# EXERCISE GOAL
Which lines of the records contain "parameter"? Collect every one of them.

********************

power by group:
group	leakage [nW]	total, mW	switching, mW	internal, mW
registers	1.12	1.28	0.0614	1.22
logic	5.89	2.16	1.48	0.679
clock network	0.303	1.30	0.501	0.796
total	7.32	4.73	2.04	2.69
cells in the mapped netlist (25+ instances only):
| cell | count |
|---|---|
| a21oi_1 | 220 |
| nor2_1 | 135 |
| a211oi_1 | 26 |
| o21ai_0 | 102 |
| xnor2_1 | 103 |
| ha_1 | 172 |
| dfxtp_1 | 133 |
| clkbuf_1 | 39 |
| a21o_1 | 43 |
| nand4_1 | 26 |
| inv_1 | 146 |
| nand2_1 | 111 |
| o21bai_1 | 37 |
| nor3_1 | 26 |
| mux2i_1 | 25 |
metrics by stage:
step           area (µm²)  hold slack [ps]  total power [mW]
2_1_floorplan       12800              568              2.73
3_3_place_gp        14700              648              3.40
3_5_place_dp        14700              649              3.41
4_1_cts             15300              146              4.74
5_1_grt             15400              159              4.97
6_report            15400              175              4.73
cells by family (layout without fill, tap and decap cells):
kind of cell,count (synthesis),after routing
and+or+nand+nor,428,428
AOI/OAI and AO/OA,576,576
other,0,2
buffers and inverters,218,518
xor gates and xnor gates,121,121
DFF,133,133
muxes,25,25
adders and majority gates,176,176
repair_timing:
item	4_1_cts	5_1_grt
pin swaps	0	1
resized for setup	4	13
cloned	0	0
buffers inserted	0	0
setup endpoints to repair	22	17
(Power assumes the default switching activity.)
[src/hw/rtl/hvd_pkg.sv]
`default_nettype none
package hvd_pkg;

	localparam int FRAC_BITS_DEF = 23;
	localparam int CORDIC_STEPS = 41;
	localparam int ZW = 44;
	localparam int CW = 32;
	localparam int SQ_W = 61;
	localparam int SQ_STEPS = 31;
	localparam int DIV_STAGES = 2;
	localparam int DEG_XW = 48;
	localparam int LATENCY = 5 + DIV_STAGES + 1 + CORDIC_STEPS + 1 + 4 + SQ_STEPS
		+ CORDIC_STEPS + 2;
	localparam logic [63:0] PI_Q60 = 64'h3243F6A8885A308D;
	localparam logic [23:0] TWO_R_M = 24'd12742000;

	typedef struct packed {
		logic want_cos;
		logic neg;
	} rot_tag_t;

	function automatic logic [63:0] isqrt64(input logic [63:0] num_in);
		logic [63:0] num;
		logic [63:0] res;
		logic [63:0] b;
		num = num_in;
		res = 64'd0;
		b = 64'd1 << 62;
		while (b > num) b = b >> 2;
		while (b != 64'd0) begin
			if (num >= res + b) begin
				num = num - (res + b);
				res = (res >> 1) + b;
			end else begin
				res = res >> 1;
			end
			b = b >> 2;
		end
		return res;
	endfunction

	// long division, remainder in the upper half, quotient in the lower
	function automatic logic [127:0] udivmod64(input logic [63:0] n, input logic [63:0] d);
		logic [63:0] q;
		logic [64:0] r;
		int i;
		q = 64'd0;
		r = 65'd0;
		for (i = 63; i >= 0; i--) begin
			r = {r[63:0], n[i]};
			if (r >= {1'b0, d}) begin
				r = r - {1'b0, d};
				q[i] = 1'b1;
			end
		end
		return {r[63:0], q};
	endfunction

	// arctan(2^-i) in q40, from the series in q62
	function automatic logic [63:0] atan_q40(input int unsigned i);
		logic [63:0] sum;
		logic [63:0] term;
		logic [127:0] qr;
		int unsigned k;
		sum = 64'd0;
		if (i == 0) begin
			sum = PI_Q60;
		end else begin
			for (k = 0; i * (2 * k + 1) <= 62; k++) begin
				qr = udivmod64(64'd1 << (62 - i * (2 * k + 1)), 64'(2 * k + 1));
				term = qr[63:0];
				if (k[0]) sum = sum - term;
				else sum = sum + term;
			end
		end
		return (sum + (64'd1 << 21)) >> 22;
	endfunction

	function automatic logic [63:0] inv_gain_q40();
		logic [63:0] g;
		logic [63:0] sg;
		logic [63:0] q;
		logic [63:0] r;
		logic [127:0] qr;
		int unsigned i;
		g = 64'd1 << 63;
		for (i = 1; 2 * i <= 62 && i < CORDIC_STEPS; i++) g = g + (g >> (2 * i));
		sg = isqrt64(g);
		qr = udivmod64(64'd1 << 63, sg);
		q = qr[63:0];
		r = qr[127:64];
		qr = udivmod64((r << 8) + (sg >> 1), sg);
		return (q << 8) + qr[63:0];
	endfunction

	localparam logic [63:0] INV_GAIN_Q40 = inv_gain_q40();

endpackage
`default_nettype wire

[src/hw/rtl/hvd_sqrt_cell.sv]
`default_nettype none
module hvd_sqrt_cell #(
	parameter int STEP = 0
) (
	input  wire logic                      clk,
	input  wire logic [hvd_pkg::SQ_W-1:0]  num_in,
	input  wire logic [hvd_pkg::SQ_W-1:0]  res_in,
	output logic [hvd_pkg::SQ_W-1:0]       num_q,
	output logic [hvd_pkg::SQ_W-1:0]       res_q
);
	localparam int SW = hvd_pkg::SQ_W;
	localparam logic [SW:0] BIT = (SW + 1)'(1) << (SW - 1 - 2 * STEP);

	logic [SW:0] trial;

	assign trial = {1'b0, res_in} + BIT;

	always_ff @(posedge clk) begin
		if ({1'b0, num_in} >= trial) begin
			num_q <= num_in - trial[SW-1:0];
			res_q <= (res_in >> 1) + BIT[SW-1:0];
		end else begin
			num_q <= num_in;
			res_q <= res_in >> 1;
		end
	end
endmodule
`default_nettype wire
**config.mk**
```make
export PLATFORM = sky130hd
export DESIGN_NAME = pll_frequency_word_programmer_unit
export DESIGN_NICKNAME = d
export VERILOG_FILES = /design/src/rtl/plfwp_pkg.sv /design/src/rtl/plfwp_front.sv /design/src/rtl/plfwp_queue.sv /design/src/rtl/plfwp_back.sv /design/src/rtl/pll_frequency_word_programmer_unit.sv
export SDC_FILE = /design/constraint.sdc
export NUM_CORES = 2
export LEC_CHECK = 0
export ABC_AREA = 1
export ABC_CLOCK_PERIOD_IN_PS = 5100
export BUFFER_PORTS_ARGS = -buffer_cell sky130_fd_sc_hd__clkbuf_2
export CORE_AREA = 2 2 279 281
export CTS_BUF_LIST = sky130_fd_sc_hd__clkbuf_8 sky130_fd_sc_hd__clkbuf_16
export CTS_CLUSTER_DIAMETER = 100
export DETAILED_ROUTE_END_ITERATION = 16
export DIE_AREA = 0 0 281 283
export PLACE_DENSITY = 0.82
export SETUP_SLACK_MARGIN = 0.3
export SYNTH_ARGS = -nofsm -noshare
export SYNTH_HDL_FRONTEND = slang
export SYNTH_HIERARCHICAL = 1
export SYNTH_SLANG_ARGS = --single-unit
```
**constraint.sdc**
```tcl
create_clock -name clk -period 5.1 [get_ports clk]
set_input_delay 0.765 -clock clk [delete_from_list [all_inputs] [get_ports clk]]
set_output_delay 0.765 -clock clk [all_outputs]
set_load 0.02 [all_outputs]
```
## src/hdl/tjrc_pkg.sv

```systemverilog
// ----------------------------------------------------------------------------
// tjrc_pkg
// Shared types and constants for the touch joystick radial clamp: event
// codes, actuator format and fixed-point scaling of the length and quotients.
// ----------------------------------------------------------------------------
package tjrc_pkg;

    // touch event codes
    typedef enum logic [1:0] {
        OP_PRESS   = 2'd0,
        OP_MOVE    = 2'd1,
        OP_RELEASE = 2'd2
    } t_op;

    // actuator format: signed Q1.15, magnitude saturates at Q_MAX
    localparam int ACT_BITS = 16;
    localparam int Q_BITS   = 15;
    localparam logic [Q_BITS-1:0] Q_MAX = 15'h7fff;

    // stick radius register
    localparam int RADIUS_BITS = 12;
    localparam logic [RADIUS_BITS-1:0] RADIUS_RESET = 12'd128;

    // quotient scaling: offset << 15 inside, offset << 23 against the length
    localparam int ACT_FRAC_BITS = 15;
    localparam int LEN_FRAC_BITS = 8;
    localparam int NUM_SHIFT     = ACT_FRAC_BITS + LEN_FRAC_BITS;

    // the squared distance is scaled by 2^16 so the root carries 8 fraction bits
    localparam int RAD_SHIFT = 2 * LEN_FRAC_BITS;

endpackage

```

## src/hdl/tjrc_sqrt.sv

```systemverilog
// ----------------------------------------------------------------------------
// tjrc_sqrt
// Bit-serial integer square root. Two radicand bits enter the partial
// remainder each cycle and one root bit is decided per cycle.
// ----------------------------------------------------------------------------
module tjrc_sqrt #(
    parameter int RAD_BITS = 42
) (
    input  logic                  i_clk,
    input  logic                  i_rst_n,
    input  logic                  i_start,
    input  logic [RAD_BITS-1:0]   i_radicand,
    output logic                  o_done,
    output logic [RAD_BITS/2-1:0] o_root
);
    localparam int ROOT_BITS = RAD_BITS / 2;
    localparam int REM_BITS  = ROOT_BITS + 3;
    localparam int CNT_BITS  = $clog2(ROOT_BITS + 1);

    logic [RAD_BITS-1:0]  r_rad;
    logic [REM_BITS-1:0]  r_rem;
    logic [ROOT_BITS-1:0] r_root;
    logic [CNT_BITS-1:0]  r_cnt;
    logic                 r_busy;
    logic                 r_done;

    logic [REM_BITS+1:0]  n_rem_sh;
    logic [REM_BITS+1:0]  w_trial;
    logic                 w_ge;

    // one root digit: bring down a bit pair and try root*4+1
    always_comb begin
        n_rem_sh = {r_rem, r_rad[RAD_BITS-1:RAD_BITS-2]};
        w_trial  = (REM_BITS+2)'({r_root, 2'b01});
        w_ge     = (n_rem_sh >= w_trial);
    end

    // iteration control and datapath
    always_ff @(posedge i_clk) begin
        if (!i_rst_n) begin
            r_busy <= 1'b0;
            r_done <= 1'b0;
            r_cnt  <= '0;
        end else begin
            r_done <= 1'b0;
            if (i_start) begin
                r_rad  <= i_radicand;
                r_rem  <= '0;
                r_root <= '0;
                r_cnt  <= CNT_BITS'(ROOT_BITS);
                r_busy <= 1'b1;
            end else if (r_busy) begin
                r_rad  <= {r_rad[RAD_BITS-3:0], 2'b00};
                r_rem  <= w_ge ? REM_BITS'(n_rem_sh - w_trial) : REM_BITS'(n_rem_sh);
                r_root <= {r_root[ROOT_BITS-2:0], w_ge};
                r_cnt  <= r_cnt - 1'b1;
                if (r_cnt == CNT_BITS'(1)) begin
                    r_busy <= 1'b0;
                    r_done <= 1'b1;
                end
            end
        end
    end

    assign o_done = r_done;
    assign o_root = r_root;

endmodule

```

## src/hdl/tjrc_div.sv

```systemverilog
// ----------------------------------------------------------------------------
// tjrc_div
// Bit-serial restoring divider with a saturating quotient. The numerator is
// loaded left-aligned and shifted in one bit per cycle until i_steps bits are used.
// ----------------------------------------------------------------------------
module tjrc_div #(
    parameter int NUM_BITS = 35,
    parameter int DEN_BITS = 21
) (
    input  logic                              i_clk,
    input  logic                              i_rst_n,
    input  logic                              i_start,
    input  logic [NUM_BITS-1:0]               i_num,
    input  logic [$clog2(NUM_BITS+1)-1:0]     i_steps,
    input  logic [DEN_BITS-1:0]               i_den,
    output logic                              o_done,
    output logic [tjrc_pkg::Q_BITS-1:0]       o_quot
);
    import tjrc_pkg::*;

    localparam int CNT_BITS = $clog2(NUM_BITS + 1);

    logic [NUM_BITS-1:0] r_num;
    logic [DEN_BITS-1:0] r_den;
    logic [DEN_BITS-1:0] r_rem;
    logic [Q_BITS-1:0]   r_q;
    logic                r_ovf;
    logic [CNT_BITS-1:0] r_cnt;
    logic                r_busy;
    logic                r_done;

    logic [DEN_BITS:0]   n_rem_sh;
    logic                w_ge;

    // one quotient bit per cycle
    always_comb begin
        n_rem_sh = {r_rem, r_num[NUM_BITS-1]};
        w_ge     = (n_rem_sh >= {1'b0, r_den});
    end

    // iteration control and datapath
    always_ff @(posedge i_clk) begin
        if (!i_rst_n) begin
            r_busy <= 1'b0;
            r_done <= 1'b0;
            r_cnt  <= '0;
        end else begin
            r_done <= 1'b0;
            if (i_start) begin
                r_num  <= i_num;
                r_den  <= i_den;
                r_rem  <= '0;
                r_q    <= '0;
                r_ovf  <= 1'b0;
                r_cnt  <= i_steps;
                r_busy <= 1'b1;
            end else if (r_busy) begin
                r_num <= {r_num[NUM_BITS-2:0], 1'b0};
                r_rem <= w_ge ? DEN_BITS'(n_rem_sh - {1'b0, r_den}) : DEN_BITS'(n_rem_sh);
                r_q   <= {r_q[Q_BITS-2:0], w_ge};
                // a set bit leaving the top means the quotient exceeds Q_MAX
                r_ovf <= r_ovf | r_q[Q_BITS-1];
                r_cnt <= r_cnt - 1'b1;
                if (r_cnt == CNT_BITS'(1)) begin
                    r_busy <= 1'b0;
                    r_done <= 1'b1;
                end
            end
        end
    end

    assign o_done = r_done;
    assign o_quot = r_ovf ? Q_MAX : r_q;

endmodule

```

## src/hdl/touch_joystick_radial_clamp.sv

```systemverilog
// ----------------------------------------------------------------------------
// touch_joystick_radial_clamp
// Virtual thumb stick: press latches the center, move turns the offset into
// a Q1.15 actuator vector clamped to unit length, release zeroes it.
//
//   channel | direction | handshake                  | payload
//   --------+-----------+----------------------------+---------------------------
//   in      | to block  | i_in_valid / o_in_stall    | i_op, i_touch_x, i_touch_y
//   out     | from block| o_out_valid / i_out_stall  | o_stick_x, o_stick_y, o_held
//   cfg     | to block  | i_cfg_we                   | i_cfg_wdata (outer radius)
//
// One transaction at a time. Press, release and ignored events pass straight to
// the done state. A move inside the radius is bounded by the serial divider;
// outside it, by the serial square root and then the divider.
// The result sits in an output register, so the next input transaction is
// taken while the previous result is still stalled.
// Synchronous active-low reset clears the state and sets the radius to 128.
// ----------------------------------------------------------------------------
module touch_joystick_radial_clamp #(
    parameter int COORD_BITS = 12
) (
    input  logic                                   i_clk,
    input  logic                                   i_rst_n,
    input  logic                                   i_in_valid,
    output logic                                   o_in_stall,
    input  logic [1:0]                             i_op,
    input  logic [COORD_BITS-1:0]                  i_touch_x,
    input  logic [COORD_BITS-1:0]                  i_touch_y,
    output logic                                   o_out_valid,
    input  logic                                   i_out_stall,
    output logic signed [tjrc_pkg::ACT_BITS-1:0]   o_stick_x,
    output logic signed [tjrc_pkg::ACT_BITS-1:0]   o_stick_y,
    output logic                                   o_held,
    input  logic                                   i_cfg_we,
    input  logic [tjrc_pkg::RADIUS_BITS-1:0]       i_cfg_wdata
);
    import tjrc_pkg::*;

    localparam int SQ_BITS   = 2 * COORD_BITS;
    localparam int D2_BITS   = 2 * COORD_BITS + 1;
    localparam int RR_BITS   = 2 * RADIUS_BITS;
    localparam int CMP_BITS  = (D2_BITS > RR_BITS) ? D2_BITS : RR_BITS;
    localparam int RAD_BITS  = 2 * COORD_BITS + 18;
    localparam int ROOT_BITS = RAD_BITS / 2;
    localparam int NUM_BITS  = COORD_BITS + NUM_SHIFT;
    localparam int STEP_BITS = $clog2(NUM_BITS + 1);

    typedef enum logic [6:0] {
        S_IDLE   = 7'b0000001,
        S_SQUARE = 7'b0000010,
        S_SUM    = 7'b0000100,
        S_CMP    = 7'b0001000,
        S_SQRT   = 7'b0010000,
        S_DIV    = 7'b0100000,
        S_DONE   = 7'b1000000
    } t_state;

    t_state                      r_state;
    logic [RADIUS_BITS-1:0]      r_radius;
    logic                        r_pressed;
    logic [COORD_BITS-1:0]       r_center_x;
    logic [COORD_BITS-1:0]       r_center_y;
    logic signed [ACT_BITS-1:0]  r_act_x;
    logic signed [ACT_BITS-1:0]  r_act_y;
    logic [COORD_BITS-1:0]       r_ax;
    logic [COORD_BITS-1:0]       r_ay;
    logic                        r_neg_x;
    logic                        r_neg_y;
    logic [SQ_BITS-1:0]          r_sqx;
    logic [SQ_BITS-1:0]          r_sqy;
    logic [RR_BITS-1:0]          r_rr;
    logic [D2_BITS-1:0]          r_d2;
    logic                        r_out_valid;
    logic signed [ACT_BITS-1:0]  r_out_x;
    logic signed [ACT_BITS-1:0]  r_out_y;
    logic                        r_out_held;

    logic [COORD_BITS:0]         n_dx;
    logic [COORD_BITS:0]         n_dy;
    logic [COORD_BITS:0]         n_mx;
    logic [COORD_BITS:0]         n_my;
    logic [RADIUS_BITS-1:0]      n_reff;
    logic                        w_inside;
    logic                        w_sqrt_start;
    logic                        w_sqrt_done;
    logic [ROOT_BITS-1:0]        w_root;
    logic                        w_div_start;
    logic                        w_div_done_x;
    logic                        w_div_done_y;
    logic [ROOT_BITS-1:0]        w_den;
    logic [STEP_BITS-1:0]        w_steps;
    logic [Q_BITS-1:0]           w_qx;
    logic [Q_BITS-1:0]           w_qy;
    logic signed [ACT_BITS-1:0]  n_act_x;
    logic signed [ACT_BITS-1:0]  n_act_y;
    logic                        w_out_load;

    // offset from the center as sign and magnitude
    always_comb begin
        n_dx = {1'b0, i_touch_x} - {1'b0, r_center_x};
        n_dy = {1'b0, i_touch_y} - {1'b0, r_center_y};
        n_mx = n_dx[COORD_BITS] ? -n_dx : n_dx;
        n_my = n_dy[COORD_BITS] ? -n_dy : n_dy;
    end

    // a zero radius behaves as one pixel
    assign n_reff   = (r_radius == '0) ? RADIUS_BITS'(1) : r_radius;
    assign w_inside = (CMP_BITS'(r_d2) <= CMP_BITS'(r_rr));

    // unit launches
    assign w_sqrt_start = (r_state == S_CMP) && !w_inside;
    assign w_div_start  = ((r_state == S_CMP) && w_inside) ||
                          ((r_state == S_SQRT) && w_sqrt_done);
    assign w_den        = (r_state == S_CMP) ? ROOT_BITS'(n_reff) : w_root;
    assign w_steps      = (r_state == S_CMP) ? STEP_BITS'(COORD_BITS + ACT_FRAC_BITS)
                                             : STEP_BITS'(NUM_BITS);

    // output register takes the result when empty or being drained
    assign w_out_load = (r_state == S_DONE) && (!r_out_valid || !i_out_stall);

    // apply the offset sign to the saturated quotients
    always_comb begin
        n_act_x = r_neg_x ? -$signed({1'b0, w_qx}) : $signed({1'b0, w_qx});
        n_act_y = r_neg_y ? -$signed({1'b0, w_qy}) : $signed({1'b0, w_qy});
    end

    tjrc_sqrt #(
        .RAD_BITS (RAD_BITS)
    ) u_sqrt (
        .i_clk      (i_clk),
        .i_rst_n    (i_rst_n),
        .i_start    (w_sqrt_start),
        .i_radicand (RAD_BITS'({r_d2, {RAD_SHIFT{1'b0}}})),
        .o_done     (w_sqrt_done),
        .o_root     (w_root)
    );

    tjrc_div #(
        .NUM_BITS (NUM_BITS),
        .DEN_BITS (ROOT_BITS)
    ) u_div_x (
        .i_clk   (i_clk),
        .i_rst_n (i_rst_n),
        .i_start (w_div_start),
        .i_num   ({r_ax, {NUM_SHIFT{1'b0}}}),
        .i_steps (w_steps),
        .i_den   (w_den),
        .o_done  (w_div_done_x),
        .o_quot  (w_qx)
    );

    tjrc_div #(
        .NUM_BITS (NUM_BITS),
        .DEN_BITS (ROOT_BITS)
    ) u_div_y (
        .i_clk   (i_clk),
        .i_rst_n (i_rst_n),
        .i_start (w_div_start),
        .i_num   ({r_ay, {NUM_SHIFT{1'b0}}}),
        .i_steps (w_steps),
        .i_den   (w_den),
        .o_done  (w_div_done_y),
        .o_quot  (w_qy)
    );

    // sequencer, stick state and output register
    always_ff @(posedge i_clk) begin
        if (!i_rst_n) begin
            r_state     <= S_IDLE;
            r_radius    <= RADIUS_RESET;
            r_pressed   <= 1'b0;
            r_center_x  <= '0;
            r_center_y  <= '0;
            r_act_x     <= '0;
            r_act_y     <= '0;
            r_out_valid <= 1'b0;
        end else begin
            if (i_cfg_we) begin
                r_radius <= i_cfg_wdata;
            end
            if (w_out_load) begin
                r_out_valid <= 1'b1;
            end else if (!i_out_stall) begin
                r_out_valid <= 1'b0;
            end
            unique case (r_state)
                S_IDLE: begin
                    if (i_in_valid) begin
                        r_ax    <= n_mx[COORD_BITS-1:0];
                        r_ay    <= n_my[COORD_BITS-1:0];
                        r_neg_x <= n_dx[COORD_BITS];
                        r_neg_y <= n_dy[COORD_BITS];
                        case (i_op)
                            OP_PRESS: begin
                                if (!r_pressed) begin
                                    r_pressed  <= 1'b1;
                                    r_center_x <= i_touch_x;
                                    r_center_y <= i_touch_y;
                                end
                            end
                            OP_RELEASE: begin
                                r_pressed <= 1'b0;
                                r_act_x   <= '0;
                                r_act_y   <= '0;
                            end
                            default: ;
                        endcase
                        r_state <= ((i_op == OP_MOVE) && r_pressed) ? S_SQUARE : S_DONE;
                    end
                end
                S_SQUARE: begin
                    r_sqx   <= r_ax * r_ax;
                    r_sqy   <= r_ay * r_ay;
                    r_rr    <= n_reff * n_reff;
                    r_state <= S_SUM;
                end
                S_SUM: begin
                    r_d2    <= {1'b0, r_sqx} + {1'b0, r_sqy};
                    r_state <= S_CMP;
                end
                S_CMP: begin
                    r_state <= w_inside ? S_DIV : S_SQRT;
                end
                S_SQRT: begin
                    if (w_sqrt_done) begin
                        r_state <= S_DIV;
                    end
                end
                S_DIV: begin
                    if (w_div_done_x && w_div_done_y) begin
                        r_act_x <= n_act_x;
                        r_act_y <= n_act_y;
                        r_state <= S_DONE;
                    end
                end
                S_DONE: begin
                    if (w_out_load) begin
                        r_out_x    <= r_act_x;
                        r_out_y    <= r_act_y;
                        r_out_held <= r_pressed;
                        r_state    <= S_IDLE;
                    end
                end
                default: r_state <= S_IDLE;
            endcase
        end
    end

    assign o_in_stall  = (r_state != S_IDLE);
    assign o_out_valid = r_out_valid;
    assign o_stick_x   = r_out_x;
    assign o_stick_y   = r_out_y;
    assign o_held      = r_out_held;

endmodule

```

********************

# SOLUTION TO THIS EXERCISE
	parameter int STEP = 0
    parameter int RAD_BITS = 42
    parameter int NUM_BITS = 35,
    parameter int DEN_BITS = 21
    parameter int COORD_BITS = 12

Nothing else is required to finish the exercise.